Phylogeny and Bioinformatics Study on Leaf Tissue Genes for Selected Elite Cultivars of Plantain (Musa paradisiaca L.) in the Rain Forest Ecology of Nigeria

Aims: To show that phylogenetic and bioinformatics study could be very crucial to the survival and adaptation of elite plantain species that are threatened by rapid changes in environment, urbanization, genetic erosion and climate in the rain forest ecology of Nigeria.

Study Design: The study is a survey of elite cultivars of plantain in the rain forest ecology of Nigeria, involving laboratory work and use of genetic analysis software for evaluation.

Place and Duration of Study: The leaf samples were sourced and collected from the rain forest of Nigeria in 2015 and outsourced to South Africa for laboratory DNA extraction and leaf tissue gene sequencing.

Methodology: Apical leaf samples less that 2 day old were collected from each of the 14 elite plantain cultivars, preserved in silica gel nylon and outsourced to South Africa for DNA extraction using the CTAB method and Leaf Tissue genes sequencing using the Sangers method. Sequenced DNA nucleotides were aligned using the Molecular Evolution and Genetic Analysis (MEGA 6.0) software for multiple alignment and ClustalW. Aligned sequenced were pasted in note pad, saved and later pasted in a new window for phylogeny tree construction using the maximum livelihood option. The GOR IV and PHYRE2 softwares were used to determine the secondary and 3D tertiary structure for each elite cultivar.

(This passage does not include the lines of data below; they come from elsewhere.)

==> config.mk <==
export PLATFORM = sky130hd
export DESIGN_NAME = apu_mul
export DESIGN_NICKNAME = d
export VERILOG_FILES = /design/src/design/apu_pkg.sv /design/src/design/apu_mul.sv
export SDC_FILE = /design/constraint.sdc
export NUM_CORES = 1
export LEC_CHECK = 0
export BUFFER_PORTS_ARGS = -buffer_cell sky130_fd_sc_hd__buf_2
export CAP_MARGIN = 0
export CELL_PAD_IN_SITES_DETAIL_PLACEMENT = 1
export CELL_PAD_IN_SITES_GLOBAL_PLACEMENT = 2
export CORE_MARGIN = 8
export CORE_UTILIZATION = 39
export CTS_CLUSTER_SIZE = 16
export DETAILED_ROUTE_END_ITERATION = 10
export PLACE_DENSITY_LB_ADDON = 0.3
export RECOVER_POWER = 100
export REMOVE_ABC_BUFFERS = 1
export SLEW_MARGIN = 30
export SYNTH_ARGS = -nofsm -noshare
export SYNTH_HDL_FRONTEND = slang
export SYNTH_SLANG_ARGS = --single-unit
==> constraint.sdc <==
create_clock -name clk_i -period 10.4 [get_ports clk_i]
set_clock_uncertainty 0.15 [all_clocks]
set_input_delay 1.56 -clock clk_i [delete_from_list [all_inputs] [get_ports clk_i]]
set_output_delay 1.56 -clock clk_i [all_outputs]
set_load 0.02 [all_outputs]
==> src/design/apu_pkg.sv <==
// ----------------------------------------------------------------------------
// apu_pkg
// Shared types, widths and constants of the Adam parameter update block.
// ----------------------------------------------------------------------------
package apu_pkg;

  localparam int SLOT_COUNT = 1024;
  localparam int ADDR_W     = (SLOT_COUNT > 1) ? $clog2(SLOT_COUNT) : 1;

  localparam logic [1:0] ACT_LOAD = 2'd0;
  localparam logic [1:0] ACT_STEP = 2'd1;
  localparam logic [1:0] ACT_PASS = 2'd2;

  localparam logic [1:0] REG_LEARNING_RATE = 2'd0;
  localparam logic [1:0] REG_BETA_ONE      = 2'd1;
  localparam logic [1:0] REG_BETA_TWO      = 2'd2;
  localparam logic [1:0] REG_STABILIZER    = 2'd3;

  localparam logic [23:0] LR_RESET   = 24'd838861;
  localparam logic [23:0] B1_RESET   = 24'd15099494;
  localparam logic [23:0] B2_RESET   = 24'd16760439;
  localparam logic [15:0] STAB_RESET = 16'd43;

  localparam int BP_W = 25;
  localparam logic [BP_W-1:0] ONE_Q24 = 25'd16777216;

  localparam int MUL_A_W   = 57;
  localparam int MUL_B_W   = 32;
  localparam int MUL_P_W   = MUL_A_W + MUL_B_W;
  localparam int MUL_CNT_W = 6;

  localparam int DIV_N_W   = 80;
  localparam int DIV_D_W   = 57;
  localparam int DIV_CNT_W = 7;

  localparam int SQ_X_W  = 64;
  localparam int ROOT_W  = 50;
  localparam int DEN_W   = ROOT_W + 1;
  localparam int DELTA_W = 41;

  typedef struct packed {
    logic [1:0]         action;
    logic [9:0]         slot;
    logic signed [31:0] gradient;
    logic signed [15:0] start_value;
    logic               hold_value;
  } in_item_t;

  typedef struct packed {
    logic [9:0]         slot_out;
    logic signed [15:0] rounded_value;
    logic signed [31:0] exact_value;
  } out_item_t;

  typedef struct packed {
    logic signed [31:0] value;
    logic signed [31:0] first_moment;
    logic [31:0]        second_moment;
  } row_t;

  localparam int ROW_W = $bits(row_t);

endpackage

==> src/design/apu_mul.sv <==
// ----------------------------------------------------------------------------
// apu_mul
// Bit-serial shift-add multiplier, one multiplier bit per cycle, MSB first.
// ----------------------------------------------------------------------------
module apu_mul (
  input  logic                                 clk_i,
  input  logic                                 rst_ni,
  input  logic                                 start_i,
  input  logic [apu_pkg::MUL_CNT_W-1:0]        count_i,
  input  logic signed [apu_pkg::MUL_A_W-1:0]   a_i,
  input  logic [apu_pkg::MUL_B_W-1:0]          b_i,
  output logic                                 done_o,
  output logic signed [apu_pkg::MUL_P_W-1:0]   prod_o
);

  logic                                busy_q;
  logic                                done_q;
  logic [apu_pkg::MUL_CNT_W-1:0]       cnt_q;
  logic signed [apu_pkg::MUL_A_W-1:0]  a_q;
  logic [apu_pkg::MUL_B_W-1:0]         b_q;
  logic signed [apu_pkg::MUL_P_W-1:0]  acc_q;
  logic signed [apu_pkg::MUL_P_W-1:0]  addend;

  assign addend = b_q[apu_pkg::MUL_B_W-1] ? apu_pkg::MUL_P_W'(a_q) : '0;

  always_ff @(posedge clk_i or negedge rst_ni) begin
    if (!rst_ni) begin
      busy_q <= 1'b0;
      done_q <= 1'b0;
      cnt_q  <= '0;
    end else begin
      done_q <= 1'b0;
      if (start_i) begin
        busy_q <= 1'b1;
        cnt_q  <= count_i;
        a_q    <= a_i;
        b_q    <= b_i;
        acc_q  <= '0;
      end else if (busy_q) begin
        acc_q <= (acc_q <<< 1) + addend;
        b_q   <= b_q << 1;
        cnt_q <= cnt_q - 1'b1;
        if (cnt_q == apu_pkg::MUL_CNT_W'(1)) begin
          busy_q <= 1'b0;
          done_q <= 1'b1;
        end
      end
    end
  end

  assign done_o = done_q;
  assign prod_o = acc_q;

endmodule

==> summary.md <==
| Metric | Value |
|---|---|
| # rows | `69` |
| Ranking of synthesized cells by area | `edfxtp_1, ha_1, nor2_1` |
| Clock transition at the registers of the reported paths | `80 ps` |
| TritonCTS Buffers | `17` |
| Distinct cells, synth | `90` |
| Ys Warns | `0` |
| Sequential share of the synthesized area | `0.401` |
| Failing checks | `max-capacitance violations, max-slew violations` |
| Slew HR | `-1.10` |
| Syn_area_per_cell | `9.24 um^2` |
| Wirelength per Cell | `23.6 um` |
| Status | `finished, violations left` |
| Post-CTS Setup Bufs | `0` |
| Final setup fails | `0` |
| Switching part of the total | `0.382` |
| Int Power | `1.57 mW` |
| Clock power share | `0.286` |
| Layout fillers | `4,096` |
| I/O pin total | `188` |
| Placed cell count | `2,056` |
| Finished Layout Cells | `2,088` |
| Max Cap Viol | `6` |
| Max IR drop VDD | `0.124 mV` |
| Core area | `0.0352 mm^2` |
| DRC viols | `0` |
| Layout area overhead | `11.8%` |
| RSZ-0062 raised after global routing | `false` |
| Reg-to-Reg Start | `b_q[31]` |
| Net switching power | `0.967 mW` |
| Num Clock Sinks | `186` |
| FF/Latch Area | `0.00555 mm^2` |
| Overall Global Routing Usage | `0.234` |
| Final WS setup | `3460 ps` |
| Placed cell area | `0.0150 mm^2` |
| Routability Congestion | `0.884` |
| Vias per cell | `5.95` |
| Hold_buf cts | `0` |
| Asr flop ratio synth | `0.0430` |
| Post-DP HPWL | `36.6 mm` |
| Clk Latency, worst-skew pair | `470 ps` |
| Clk root buf | `clkbuf_16` |
| Leading register cell type out of synthesis | `edfxtp_1` |
| Multi-input gate area | `0.00769 mm^2` |
| Seq cells post-synth | `186` |
| CTS tree | `done` |
| Peak Freq | `0.144 GHz` |
| CP Launch Type | `flip-flop` |
| Synth Instances | `1,499` |
| EDFF count, synth | `178` |
| Fin crit share | `0.667` |
| Reg2reg end | `prod_o[78]` |
| Clock Tree Buf Depth | `2` |
| Sequential share of power | `0.405` |
| Die X | `204 um` |
| Share of cells above drive strength 1 | `0.114` |
| Initial Util | `0.393` |
| PwrDens | `164 mW/mm^2` |
| Logic pwr share | `0.310` |
| Routed Antenna Nets | `0` |
| Die area | `0.0418 mm^2` |
| Synthesized cell area | `0.0138 mm^2` |
| # diodes | `0` |
| End of the critical path | `prod_o[78]` |
| Worst slew pin tran | `3150 ps` |
| Overall Power | `2.53 mW` |
| First-pass GRT wire length | `77.0 mm` |
| Reg2reg setup slack | `3460 ps` |
| CTS resizes | `0` |
| Critical Path Fanout Max | `62` |
| Hold WC Path Type | `reg2reg` |
| H-Tree Depth | `4` |
| Post-place setup slack | `5730 ps` |
| Pre-antenna DRT Iters | `5` |
| WP data arrival | `6860 ps` |
| Routed WL | `49.2 mm` |
| DRT iter0 DRCs | `762` |
| Total congestion overflow | `0` |
| Fin nets | `1,773` |
| Slew Limit Fails | `273` |
| R2R cell count | `13` |
| Crit path kind | `reg2reg` |
| Fin area | `0.0155 mm^2` |
| Worst setup EP type | `flip-flop` |
| Area leader, netlist | `edfxtp_1` |
| Worst setup path startpoint | `b_q[31]` |
| Share of the synthesized area in the top cell type | `0.386` |
| I/O Buffers | `187` |
| Vias in the first global route | `13,200` |
| WP data required | `10,320 ps` |
| Final Hold Vio Count | `0` |
| Initial antenna violation count | `0` |
| Largest net degree at the start of global routing | `68` |
| Die Y | `204 um` |
| Post-route setup TNS | `0 ps` |
| Leak pwr | `5.94 nW` |
| Via count | `12,400` |
| Post-layout minimum cycle time | `6940 ps` |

Results: Phylogenetic and bioinformatics study is very crucial to the survival of these elite plantain cultivars in the study geographical locations, which are being threatened by the rapid changes in environment, urbanization, climate change and emerging pests and disease conditions. The results revealed that the elite plantain cultivars have a rooted phylogenetic tree indicating a common ancestry for all. The phylogeny tree showed two internal ancestors and two descendant relatives for the cultivars. The phylogeny tree showed four clusters with four branches and leaves. There was an OUT group made up of cooking bananas with ABB genome which complemented the other cultivars with AAB genome to give the tree a root. Cultivars in the first cluster showed 100G consensus, those on the second cluster showed 69G consensus while those in the third cluster showed 53G consensus. Results of bioinformatics study revealed that the C-G content of 46.04% was higher in cooking bananas and least 35.26% in Ogoni Red cultivar. Number of amino acids was also higher 221 in cooking bananas and least in Ogoni red. However, number of nucleotide was higher in Enugu plantain and least in cooking bananas. The secondary and 3D tertiary structures of all the elite cultivars showed variations their fold structures as well as in their alpha and beta properties.

Conclusion: Bioinformatics study, alongside a complete knowledge on the phylogeny of the elite plantain cultivars will scale up and promote conservation efforts for plantain germplasm which do not possess seeds for short, medium and long term storage. The study will also provide baseline information on the phylogeny and bio information that will help in the establishment of biodiversity within the plantain germplasm for future research purpose, food security and income generation.